How do you feel about money? What were you taught about money through the adult examples you witnessed? Are there areas you need to improve in your own financial situation? Don’t worry if you feel like you don’t know where to begin. Websites such as MilSpouse Money Mission and the Consumer Financial Protection Bureau (CFPB) have a lot of easy-to-follow guidance. This article will focus on the concept of budgets and spending plans.
Between the ages of three and five, introduce the concept of money, explain the difference between needs and wants, and talk about your job and how money from your job pays for things. Remember little ears are listening even when they don’t appear to be. When you speak about your budget, do so in the most positive manner possible. Make it about what you are choosing and not saying things such as, “we can’t afford.” This will reinforce that there is control and stability with your financial situation instead of placing concern or worry in a child’s mind. For example, you are choosing to pay for rent instead of buying non-essential items. Talk through even your most basic financial decisions. For example, when choosing the store brand products explain that it is less expensive. Explain you are choosing a name brand because you have a coupon or because you are avoiding certain ingredients. This will provide clear reasoning for your child instead of assumptions that may be incorrect.
At the age of six to nine, start an allowance and discuss what a budget is. This does not have to be a high amount. This amount can be connected to household chores or not. In my house, there were chores that led to the allowance being paid and there were chores that were completed because the child is part of the family. Mom and dad do not get paid for their household chores, but they can get paid for other work. There are many tips for having an allowance. Choose which are best for your family.
From ages ten to twelve, focus on teaching how to stay within a budget by seeking out sales and creating shopping lists. You might decide to heavily increase the allowance so that the child is now responsible for covering an expense such as clothing. This can help reinforce healthy budgeting habits. If the child watches for sales or uses coupons, then they can buy more clothes or save more money for other wants. If the child wants designer clothes, then the child will have less clothes to choose from. Since your child is still under your supervision, you can discuss the pros and cons throughout the process.
Between the ages of thirteen and fifteen, discuss the family spending plan. Identify which are needs and wants. Determine which items could be eliminated if the family income decreases.
During the ages of sixteen to nineteen, it’s time to focus on making your teen able to stand on their own financial feet. Have your teen create and follow their own budget. Assist your teen in finding employment and determine which expenses the teen is responsible for. Show your teen different tools to track and organize the budget. Remember that your teen may learn differently than you. These tools include websites with simple budgeting forms such as powerpay.org, CFPB, FINRED, Milspouse Money Mission, free mobile apps connected or not connected to bank accounts, a customized budget on Excel, or columns in a notebook. The most important thing to remember is that if one style doesn’t work, move onto the next option until your teen finds the best fit. Each concept should be tailored to your child’s specific learning strengths.
Random children were asked, “How do you create a budget?” Here are their ages and answers.

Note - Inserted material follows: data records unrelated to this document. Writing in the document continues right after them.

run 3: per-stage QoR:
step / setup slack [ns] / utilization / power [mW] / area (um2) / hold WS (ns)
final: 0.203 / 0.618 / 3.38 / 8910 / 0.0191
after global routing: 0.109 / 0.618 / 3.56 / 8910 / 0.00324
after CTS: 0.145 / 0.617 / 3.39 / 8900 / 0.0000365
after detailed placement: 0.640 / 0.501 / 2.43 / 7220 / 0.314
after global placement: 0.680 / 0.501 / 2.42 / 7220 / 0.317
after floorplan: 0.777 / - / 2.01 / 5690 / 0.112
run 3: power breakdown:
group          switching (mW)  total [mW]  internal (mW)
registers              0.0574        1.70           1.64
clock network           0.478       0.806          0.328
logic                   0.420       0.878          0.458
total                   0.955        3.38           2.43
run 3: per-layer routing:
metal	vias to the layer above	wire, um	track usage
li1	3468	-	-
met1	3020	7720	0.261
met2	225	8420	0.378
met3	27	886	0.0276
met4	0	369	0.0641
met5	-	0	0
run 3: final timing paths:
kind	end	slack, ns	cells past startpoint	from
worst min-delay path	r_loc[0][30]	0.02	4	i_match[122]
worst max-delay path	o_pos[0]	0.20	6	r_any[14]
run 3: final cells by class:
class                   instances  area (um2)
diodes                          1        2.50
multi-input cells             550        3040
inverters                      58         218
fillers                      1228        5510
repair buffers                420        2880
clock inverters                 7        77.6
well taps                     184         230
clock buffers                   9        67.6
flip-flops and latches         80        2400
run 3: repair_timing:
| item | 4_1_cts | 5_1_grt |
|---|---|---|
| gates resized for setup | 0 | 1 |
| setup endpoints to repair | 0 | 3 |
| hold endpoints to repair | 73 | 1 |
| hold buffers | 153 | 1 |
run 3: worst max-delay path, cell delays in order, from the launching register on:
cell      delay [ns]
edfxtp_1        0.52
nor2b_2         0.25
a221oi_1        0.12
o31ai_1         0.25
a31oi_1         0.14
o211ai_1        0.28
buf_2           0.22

6 years: “I think that’s where you have 20 bucks and have to decide if we want to get gas or go hungry.”
7 years: “By saving your money.”
8 years: “Not sure.”
8 years: “Budget? It’s all mine. Why do I need a budget?”

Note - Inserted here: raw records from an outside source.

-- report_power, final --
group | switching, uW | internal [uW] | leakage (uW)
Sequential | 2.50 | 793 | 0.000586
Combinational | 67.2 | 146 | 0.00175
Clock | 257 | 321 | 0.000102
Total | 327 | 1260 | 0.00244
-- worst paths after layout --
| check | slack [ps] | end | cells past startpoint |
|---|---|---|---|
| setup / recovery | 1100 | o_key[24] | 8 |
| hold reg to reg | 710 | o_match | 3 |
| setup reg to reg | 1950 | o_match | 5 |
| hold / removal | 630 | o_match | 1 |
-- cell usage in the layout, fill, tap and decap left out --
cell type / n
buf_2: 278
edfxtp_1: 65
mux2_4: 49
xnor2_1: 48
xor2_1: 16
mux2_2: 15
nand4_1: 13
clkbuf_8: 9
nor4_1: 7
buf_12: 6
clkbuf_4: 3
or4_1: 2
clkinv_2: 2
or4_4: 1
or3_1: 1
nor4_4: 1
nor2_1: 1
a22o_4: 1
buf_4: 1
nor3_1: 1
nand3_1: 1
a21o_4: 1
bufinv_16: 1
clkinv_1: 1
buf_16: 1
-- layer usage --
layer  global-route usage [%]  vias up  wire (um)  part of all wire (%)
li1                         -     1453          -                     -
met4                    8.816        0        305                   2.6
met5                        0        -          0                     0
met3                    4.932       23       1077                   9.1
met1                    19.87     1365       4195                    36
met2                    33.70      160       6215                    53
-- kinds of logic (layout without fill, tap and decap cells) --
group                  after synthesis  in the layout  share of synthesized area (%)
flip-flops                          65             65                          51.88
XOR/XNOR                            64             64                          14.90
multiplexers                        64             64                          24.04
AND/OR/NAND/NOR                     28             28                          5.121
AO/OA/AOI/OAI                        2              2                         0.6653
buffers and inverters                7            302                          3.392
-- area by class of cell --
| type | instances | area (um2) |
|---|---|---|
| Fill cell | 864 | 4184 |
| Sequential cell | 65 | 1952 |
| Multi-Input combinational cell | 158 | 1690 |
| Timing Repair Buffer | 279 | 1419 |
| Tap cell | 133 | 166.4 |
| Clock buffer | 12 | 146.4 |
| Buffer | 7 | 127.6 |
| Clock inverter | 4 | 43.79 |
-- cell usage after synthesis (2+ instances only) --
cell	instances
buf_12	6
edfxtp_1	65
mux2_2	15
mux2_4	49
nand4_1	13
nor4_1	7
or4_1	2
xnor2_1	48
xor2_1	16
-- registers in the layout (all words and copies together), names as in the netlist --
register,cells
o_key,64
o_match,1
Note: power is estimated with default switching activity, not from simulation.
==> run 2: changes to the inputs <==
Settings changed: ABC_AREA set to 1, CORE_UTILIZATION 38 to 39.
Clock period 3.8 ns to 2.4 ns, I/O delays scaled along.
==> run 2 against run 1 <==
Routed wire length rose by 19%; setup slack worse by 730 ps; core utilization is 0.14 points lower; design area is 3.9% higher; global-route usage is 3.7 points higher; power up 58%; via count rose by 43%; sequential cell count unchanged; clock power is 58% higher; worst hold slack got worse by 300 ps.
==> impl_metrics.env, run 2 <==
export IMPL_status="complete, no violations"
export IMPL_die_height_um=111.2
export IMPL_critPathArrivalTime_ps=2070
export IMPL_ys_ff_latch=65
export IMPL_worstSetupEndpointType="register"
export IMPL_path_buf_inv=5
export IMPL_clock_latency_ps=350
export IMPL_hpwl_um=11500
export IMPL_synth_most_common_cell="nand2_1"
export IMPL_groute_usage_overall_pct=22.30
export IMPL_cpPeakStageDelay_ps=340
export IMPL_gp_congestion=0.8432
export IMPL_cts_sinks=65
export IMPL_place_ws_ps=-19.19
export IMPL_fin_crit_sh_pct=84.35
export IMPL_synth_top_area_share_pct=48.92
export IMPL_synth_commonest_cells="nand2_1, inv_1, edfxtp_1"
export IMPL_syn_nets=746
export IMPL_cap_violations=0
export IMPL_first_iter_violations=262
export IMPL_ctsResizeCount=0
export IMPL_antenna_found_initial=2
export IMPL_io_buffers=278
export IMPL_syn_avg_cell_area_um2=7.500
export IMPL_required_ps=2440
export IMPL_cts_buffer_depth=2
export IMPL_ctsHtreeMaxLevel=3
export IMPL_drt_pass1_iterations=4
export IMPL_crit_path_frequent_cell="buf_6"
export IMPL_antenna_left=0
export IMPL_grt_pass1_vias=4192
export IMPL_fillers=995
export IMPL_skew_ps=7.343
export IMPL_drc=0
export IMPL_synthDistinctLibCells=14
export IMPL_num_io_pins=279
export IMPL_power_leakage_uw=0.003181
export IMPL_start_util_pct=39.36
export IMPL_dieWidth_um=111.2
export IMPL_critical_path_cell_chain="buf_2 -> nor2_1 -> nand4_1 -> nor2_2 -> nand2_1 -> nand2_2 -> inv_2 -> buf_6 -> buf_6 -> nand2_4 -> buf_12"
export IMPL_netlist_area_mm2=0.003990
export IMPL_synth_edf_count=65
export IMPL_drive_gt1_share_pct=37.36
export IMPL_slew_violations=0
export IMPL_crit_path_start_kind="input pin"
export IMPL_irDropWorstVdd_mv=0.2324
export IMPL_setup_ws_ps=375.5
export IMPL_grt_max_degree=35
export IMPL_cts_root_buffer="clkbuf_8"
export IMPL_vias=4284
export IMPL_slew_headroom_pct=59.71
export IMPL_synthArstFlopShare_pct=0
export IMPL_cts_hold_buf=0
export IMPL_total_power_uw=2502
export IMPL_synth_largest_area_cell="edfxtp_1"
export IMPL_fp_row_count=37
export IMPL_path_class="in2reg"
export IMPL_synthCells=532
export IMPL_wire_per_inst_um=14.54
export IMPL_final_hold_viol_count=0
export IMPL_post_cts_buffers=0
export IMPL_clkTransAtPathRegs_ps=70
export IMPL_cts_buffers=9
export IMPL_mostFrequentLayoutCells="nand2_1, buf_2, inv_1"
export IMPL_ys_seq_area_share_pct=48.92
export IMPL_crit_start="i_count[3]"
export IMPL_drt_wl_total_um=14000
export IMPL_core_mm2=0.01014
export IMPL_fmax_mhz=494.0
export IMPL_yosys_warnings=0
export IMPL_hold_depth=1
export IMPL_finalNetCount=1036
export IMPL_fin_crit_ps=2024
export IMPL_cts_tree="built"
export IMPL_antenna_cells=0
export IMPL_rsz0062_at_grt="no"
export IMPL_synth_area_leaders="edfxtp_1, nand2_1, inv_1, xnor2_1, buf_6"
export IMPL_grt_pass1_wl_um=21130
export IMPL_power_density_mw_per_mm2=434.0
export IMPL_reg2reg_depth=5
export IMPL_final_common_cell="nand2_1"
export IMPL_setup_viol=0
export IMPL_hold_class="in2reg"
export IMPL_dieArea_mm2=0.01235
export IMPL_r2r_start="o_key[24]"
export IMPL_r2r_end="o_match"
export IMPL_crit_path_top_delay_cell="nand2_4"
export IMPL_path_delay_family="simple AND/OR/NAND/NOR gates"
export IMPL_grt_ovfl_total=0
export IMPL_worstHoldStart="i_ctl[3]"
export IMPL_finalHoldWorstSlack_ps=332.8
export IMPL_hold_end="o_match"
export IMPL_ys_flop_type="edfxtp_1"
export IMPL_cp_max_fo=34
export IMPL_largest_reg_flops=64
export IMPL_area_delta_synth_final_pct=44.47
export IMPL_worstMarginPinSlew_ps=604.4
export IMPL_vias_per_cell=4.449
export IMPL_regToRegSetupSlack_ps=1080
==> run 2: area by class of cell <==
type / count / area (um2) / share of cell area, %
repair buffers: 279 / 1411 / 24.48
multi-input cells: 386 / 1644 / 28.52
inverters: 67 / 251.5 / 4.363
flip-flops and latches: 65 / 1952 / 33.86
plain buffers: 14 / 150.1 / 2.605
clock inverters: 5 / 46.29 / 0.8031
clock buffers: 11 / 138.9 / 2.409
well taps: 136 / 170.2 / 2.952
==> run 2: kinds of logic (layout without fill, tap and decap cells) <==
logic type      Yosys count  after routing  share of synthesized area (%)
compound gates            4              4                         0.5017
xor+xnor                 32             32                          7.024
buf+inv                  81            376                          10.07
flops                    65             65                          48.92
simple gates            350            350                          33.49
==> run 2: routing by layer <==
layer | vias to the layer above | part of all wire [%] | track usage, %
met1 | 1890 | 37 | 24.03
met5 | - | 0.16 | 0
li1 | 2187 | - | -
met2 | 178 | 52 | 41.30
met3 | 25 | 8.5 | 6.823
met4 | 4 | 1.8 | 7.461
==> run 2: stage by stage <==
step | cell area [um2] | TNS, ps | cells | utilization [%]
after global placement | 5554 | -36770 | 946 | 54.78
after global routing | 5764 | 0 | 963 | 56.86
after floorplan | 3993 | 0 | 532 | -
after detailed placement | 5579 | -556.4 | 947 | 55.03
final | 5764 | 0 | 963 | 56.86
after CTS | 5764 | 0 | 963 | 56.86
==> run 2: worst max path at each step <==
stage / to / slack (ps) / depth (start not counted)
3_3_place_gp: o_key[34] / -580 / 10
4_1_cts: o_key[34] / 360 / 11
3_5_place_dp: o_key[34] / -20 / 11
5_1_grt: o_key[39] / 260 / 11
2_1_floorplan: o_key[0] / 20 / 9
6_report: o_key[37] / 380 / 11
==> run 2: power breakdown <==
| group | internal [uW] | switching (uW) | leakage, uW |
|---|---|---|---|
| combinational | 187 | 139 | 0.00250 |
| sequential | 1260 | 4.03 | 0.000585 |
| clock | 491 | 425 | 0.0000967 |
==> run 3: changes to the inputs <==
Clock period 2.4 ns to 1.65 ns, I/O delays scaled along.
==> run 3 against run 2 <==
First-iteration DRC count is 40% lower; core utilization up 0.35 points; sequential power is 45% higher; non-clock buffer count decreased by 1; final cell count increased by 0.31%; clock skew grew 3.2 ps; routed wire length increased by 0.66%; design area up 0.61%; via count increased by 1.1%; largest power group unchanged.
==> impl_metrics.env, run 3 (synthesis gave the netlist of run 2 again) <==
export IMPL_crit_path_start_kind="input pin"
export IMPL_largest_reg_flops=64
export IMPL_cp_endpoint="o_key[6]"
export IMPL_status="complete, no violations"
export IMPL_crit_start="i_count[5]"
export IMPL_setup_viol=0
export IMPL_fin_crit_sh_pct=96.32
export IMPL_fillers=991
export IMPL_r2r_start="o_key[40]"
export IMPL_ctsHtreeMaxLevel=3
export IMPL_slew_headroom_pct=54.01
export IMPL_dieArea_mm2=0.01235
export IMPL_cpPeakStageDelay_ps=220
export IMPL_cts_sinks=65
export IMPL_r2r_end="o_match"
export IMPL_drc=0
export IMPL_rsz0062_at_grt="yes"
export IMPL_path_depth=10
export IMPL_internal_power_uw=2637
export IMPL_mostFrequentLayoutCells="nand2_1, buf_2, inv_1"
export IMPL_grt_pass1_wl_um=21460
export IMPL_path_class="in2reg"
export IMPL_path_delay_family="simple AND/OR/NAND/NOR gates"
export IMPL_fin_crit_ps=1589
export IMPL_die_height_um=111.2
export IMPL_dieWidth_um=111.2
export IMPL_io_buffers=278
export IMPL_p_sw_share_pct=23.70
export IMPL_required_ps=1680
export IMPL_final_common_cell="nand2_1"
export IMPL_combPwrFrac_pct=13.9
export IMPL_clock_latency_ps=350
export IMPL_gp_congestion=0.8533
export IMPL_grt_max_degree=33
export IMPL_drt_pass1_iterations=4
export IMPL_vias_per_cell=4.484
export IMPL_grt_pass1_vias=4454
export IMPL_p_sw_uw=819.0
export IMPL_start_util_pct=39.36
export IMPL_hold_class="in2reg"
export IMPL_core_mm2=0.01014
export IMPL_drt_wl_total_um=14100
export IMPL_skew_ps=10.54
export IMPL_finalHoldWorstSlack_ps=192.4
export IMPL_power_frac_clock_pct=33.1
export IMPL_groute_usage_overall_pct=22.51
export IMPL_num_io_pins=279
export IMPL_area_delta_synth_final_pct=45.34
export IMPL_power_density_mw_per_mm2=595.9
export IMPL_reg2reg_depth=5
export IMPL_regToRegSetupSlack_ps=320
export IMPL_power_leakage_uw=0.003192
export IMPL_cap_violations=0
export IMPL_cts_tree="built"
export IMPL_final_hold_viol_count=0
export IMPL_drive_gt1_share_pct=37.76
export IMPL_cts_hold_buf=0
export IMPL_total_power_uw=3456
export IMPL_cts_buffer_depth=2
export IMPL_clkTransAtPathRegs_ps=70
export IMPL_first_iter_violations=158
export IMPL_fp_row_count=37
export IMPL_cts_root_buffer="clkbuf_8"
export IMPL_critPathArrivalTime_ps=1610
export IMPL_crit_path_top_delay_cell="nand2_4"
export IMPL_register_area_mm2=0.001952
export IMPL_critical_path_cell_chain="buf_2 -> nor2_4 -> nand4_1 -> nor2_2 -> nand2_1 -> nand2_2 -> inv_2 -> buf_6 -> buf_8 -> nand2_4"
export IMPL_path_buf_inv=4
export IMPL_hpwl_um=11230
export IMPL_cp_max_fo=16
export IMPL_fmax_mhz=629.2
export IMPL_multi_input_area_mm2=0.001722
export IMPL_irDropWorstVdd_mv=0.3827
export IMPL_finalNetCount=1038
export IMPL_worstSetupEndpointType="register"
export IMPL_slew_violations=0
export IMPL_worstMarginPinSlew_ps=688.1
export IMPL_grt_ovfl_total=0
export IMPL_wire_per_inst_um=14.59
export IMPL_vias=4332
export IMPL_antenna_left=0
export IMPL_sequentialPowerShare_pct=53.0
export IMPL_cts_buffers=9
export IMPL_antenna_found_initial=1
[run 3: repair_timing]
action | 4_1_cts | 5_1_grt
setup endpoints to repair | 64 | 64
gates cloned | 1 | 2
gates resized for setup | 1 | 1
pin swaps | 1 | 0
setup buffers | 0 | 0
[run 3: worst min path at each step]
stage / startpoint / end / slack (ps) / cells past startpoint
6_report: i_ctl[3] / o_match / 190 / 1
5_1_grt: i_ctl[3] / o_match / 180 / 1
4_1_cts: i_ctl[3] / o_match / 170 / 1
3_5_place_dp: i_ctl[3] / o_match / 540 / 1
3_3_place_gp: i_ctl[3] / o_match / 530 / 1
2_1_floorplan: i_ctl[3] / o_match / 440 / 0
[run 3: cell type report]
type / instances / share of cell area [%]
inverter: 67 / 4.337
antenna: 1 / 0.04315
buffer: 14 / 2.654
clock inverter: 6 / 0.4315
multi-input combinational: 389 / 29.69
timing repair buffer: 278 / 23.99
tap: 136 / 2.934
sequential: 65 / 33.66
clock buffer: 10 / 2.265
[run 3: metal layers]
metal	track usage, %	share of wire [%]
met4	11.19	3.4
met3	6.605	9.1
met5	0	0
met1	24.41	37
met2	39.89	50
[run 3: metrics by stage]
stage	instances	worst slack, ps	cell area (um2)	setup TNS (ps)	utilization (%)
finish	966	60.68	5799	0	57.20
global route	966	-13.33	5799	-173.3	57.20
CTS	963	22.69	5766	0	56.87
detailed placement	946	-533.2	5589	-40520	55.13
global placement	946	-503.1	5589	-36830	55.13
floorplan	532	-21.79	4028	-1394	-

10 years: “Spending money wisely.”
11 years: “You find things in a certain price range and add it up and that is a budget.”
12 years: “Go over how much everything costs.”
12 years: “Budget?”
13 years: “You list what money you have, and/or will get and list what you have to buy and things like that.”
13 years: “Pick out how much money you have to spend on each item.”
14 years: “You see how much money you use on everything and cut it short.”
18 years: “Figure out your income then add the bills and see what you have left over.”
19 years: “You create a budget by tracking your income, expenses, investments, basically anything that involves money you keep track of it. Also determine how much you should spend on a monthly basis.”
Do you know how your child would answer? Let’s make certain to set your child up for success. There are short videos to watch, books to read, interactive money games, and so much more to teach you and your child how to create a budget.